With this in mind the [UK] Government has replaced the list above with one, single means-tested payment – Universal Credit. This will be introduced across the country in phases.

From 2016 it will no longer be possible to claim for the previous benefits; by 2017 anyone still in receipt of those benefits will be transferred to Universal Credit. Claimants should not be too worried as they will be contacted regarding the new system, if it affects them. Here is an introduction to the changes, courtesy of the Money Advice Service.

There are several differences between the old payments and the new approach.
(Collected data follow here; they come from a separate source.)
$ cat config.mk
export PLATFORM = sky130hd
export DESIGN_NAME = bme_decode
export DESIGN_NICKNAME = d
export VERILOG_FILES = /design/src/hw/rtl/bme_pkg.sv /design/src/hw/rtl/bme_decode.sv
export SDC_FILE = /design/constraint.sdc
export NUM_CORES = 1
export LEC_CHECK = 0
export ABC_AREA = 0
export BUFFER_PORTS_ARGS = -buffer_cell sky130_fd_sc_hd__buf_2
export CAP_MARGIN = 30
export CORE_AREA = 2 2 57 112
export DETAILED_ROUTE_END_ITERATION = 6
export DIE_AREA = 0 0 59 114
export GPL_TIMING_DRIVEN = 0
export PLACE_DENSITY = 0.63
export RECOVER_POWER = 100
export SLEW_MARGIN = 20
export SYNTH_ARGS = -nofsm -noshare
export SYNTH_HDL_FRONTEND = slang
export SYNTH_SLANG_ARGS = --single-unit
$ cat constraint.sdc
create_clock -name vclk -period 2.78
set_clock_uncertainty 0.1 [all_clocks]
set_input_delay 0.417 -clock vclk [all_inputs]
set_output_delay 0.417 -clock vclk [all_outputs]
set_load 0.01 [all_outputs]
--- src/hw/rtl/bme_pkg.sv ---
// Shared types and constants of the byte machine instruction execute block.
// Holds the item structs, command, opcode, status and register index codes.
// No dependencies; every other file of the block but bme_ram imports this package.
package bme_pkg;

   // Program space length; pc + 1 wraps at this bound.
   localparam int unsigned PROGRAM_WORDS = 1024;

   // Configuration registers.
   localparam int unsigned CSR_DATA_W = 10;
   localparam logic [0:0] CSR_REG_COUNT = 1'b0;
   localparam logic [0:0] CSR_RAM_SIZE  = 1'b1;
   localparam logic [5:0] REG_COUNT_RESET = 6'd32;
   localparam logic [9:0] RAM_SIZE_RESET  = 10'd512;

   // Command codes; codes above CMD_READ_RAM are unknown.
   localparam logic [2:0] CMD_EXEC     = 3'd0;
   localparam logic [2:0] CMD_LOAD_REG = 3'd1;
   localparam logic [2:0] CMD_LOAD_RAM = 3'd2;
   localparam logic [2:0] CMD_READ_REG = 3'd3;
   localparam logic [2:0] CMD_READ_RAM = 3'd4;

   // Opcodes; anything above OP_STOREI is unknown.
   localparam logic [7:0] OP_AND    = 8'd0;
   localparam logic [7:0] OP_OR     = 8'd1;
   localparam logic [7:0] OP_ADD    = 8'd2;
   localparam logic [7:0] OP_MUL    = 8'd3;
   localparam logic [7:0] OP_XOR    = 8'd4;
   localparam logic [7:0] OP_PRINT  = 8'd5;
   localparam logic [7:0] OP_SLEEP  = 8'd6;
   localparam logic [7:0] OP_LOAD   = 8'd7;
   localparam logic [7:0] OP_STORE  = 8'd8;
   localparam logic [7:0] OP_JNE    = 8'd9;
   localparam logic [7:0] OP_LOADI  = 8'd10;
   localparam logic [7:0] OP_STOREI = 8'd11;

   // Result status codes.
   localparam logic [1:0] ST_OK     = 2'd0;
   localparam logic [1:0] ST_BAD_OP = 2'd1;
   localparam logic [1:0] ST_RANGE  = 2'd2;

   // One input item.
   typedef struct packed {
      logic [2:0] command;
      logic [7:0] opcode;
      logic [7:0] operand_a;
      logic [7:0] operand_b;
      logic [7:0] operand_c;
      logic [8:0] load_address;
      logic [7:0] load_data;
   } req_type;

   // One result item.
   typedef struct packed {
      logic [9:0] next_pc;
      logic       print_valid;
      logic [7:0] print_byte;
      logic       sleep_valid;
      logic [7:0] sleep_seconds;
      logic [7:0] read_data;
      logic [1:0] status;
   } rsp_type;

   // Decoded item, from the accept stage to the execute stage.
   typedef struct packed {
      req_type    req;
      logic [1:0] status;
      logic       rd_x;
      logic [8:0] x_idx;
      logic       rd_y;
      logic [8:0] y_idx;
      logic       wr_reg;
      logic [8:0] w_idx;
   } dec_type;

   // Executed item, from the execute stage to the writeback stage.
   typedef struct packed {
      rsp_type    rsp;
      logic       reg_we;
      logic       reg_from_mem;
      logic [8:0] reg_widx;
      logic [7:0] reg_wdata;
      logic       mem_we;
      logic       mem_to_rsp;
      logic [8:0] mem_addr;
      logic [7:0] mem_wdata;
   } exe_type;

endpackage
## config.mk

```make
export PLATFORM = sky130hd
export DESIGN_NAME = sedentary_break_monitor
export DESIGN_NICKNAME = d
export VERILOG_FILES = /design/src/hw/rtl/sbm_pkg.sv /design/src/hw/rtl/sbm_front.sv /design/src/hw/rtl/sbm_queue.sv /design/src/hw/rtl/sbm_divider.sv /design/src/hw/rtl/sbm_back.sv /design/src/hw/rtl/sedentary_break_monitor.sv
export SDC_FILE = /design/constraint.sdc
export NUM_CORES = 1
export LEC_CHECK = 0
export ABC_CLOCK_PERIOD_IN_PS = 7950
export BUFFER_PORTS_ARGS = -buffer_cell sky130_fd_sc_hd__buf_2
export CORE_UTILIZATION = 45
export CTS_CLUSTER_DIAMETER = 40
export DETAILED_ROUTE_END_ITERATION = 8
export GPL_TIMING_DRIVEN = 0
export PLACE_DENSITY_LB_ADDON = 0.1
export SYNTH_ARGS = -nofsm -noshare
export SYNTH_HDL_FRONTEND = slang
export SYNTH_SLANG_ARGS = --single-unit
export TNS_END_PERCENT = 50
```

## constraint.sdc

```tcl
create_clock -name clk -period 7.95 [get_ports clk]
set_clock_uncertainty 0.1 [all_clocks]
set_input_delay 1.1925 -clock clk [delete_from_list [all_inputs] [get_ports clk]]
set_output_delay 1.1925 -clock clk [all_outputs]
set_load 0.01 [all_outputs]
```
Universal credit is available for people who are in work and on a low income, as well as the unemployed, carers, and the sick or disabled, but now there will be a basic rate known as the ‘Standard Allowance’, with additional, extra amounts for people depending on their circumstances.

Other benefits such as child benefit and council tax benefit are separate from the changes, and the process is still means tested.

The change also opens up more opportunities for those who have previously been worried about taking up a short-term role – a few hours or days – for fear of losing their benefits.

The new system changes alongside the person’s circumstances so that if a claimant does start to pick up some work the payments will naturally go down, encouraging people to work wherever and whenever they can; and the new payment will be paid in one monthly lump sum.

That sum will contain elements relevant to each benefit strand – ie ‘housing costs element’ – but nonetheless it still comes as one payment. Claimants will need to set up a bank account, although help is available with this – this article in the Daily Mirror explains more.

The new system places a burden of responsibility on the claimant, especially those who currently rely on housing benefit being paid to their landlord for them. With Universal Credit, they will have the money paid directly into their account, and will be expected to pay rent from that sum. If both you and a partner are eligible, one combined lump sum will be paid.

Applicants will have to satisfy a number of criteria to get the credit, including accepting a Claimant Commitment – a document which lists what the claimant will do to prepare for work, find work, advance to better paid work, or work additional hours. None of these conditions should be unexpected for a job-seeker.

The credit only affects those of working age, so those with current Pension Credit will remain as they are. If a couple’s circumstances are different – one claiming pension credit and one not claiming – then you may both have to claim universal credit instead. Again, you will be notified on this.

Overall, as long as the recipients are well-prepared and have taken the necessary steps to prepare financially by setting up a bank account, and emotionally by resisting the urge to spend their money, then there should be a smooth transition.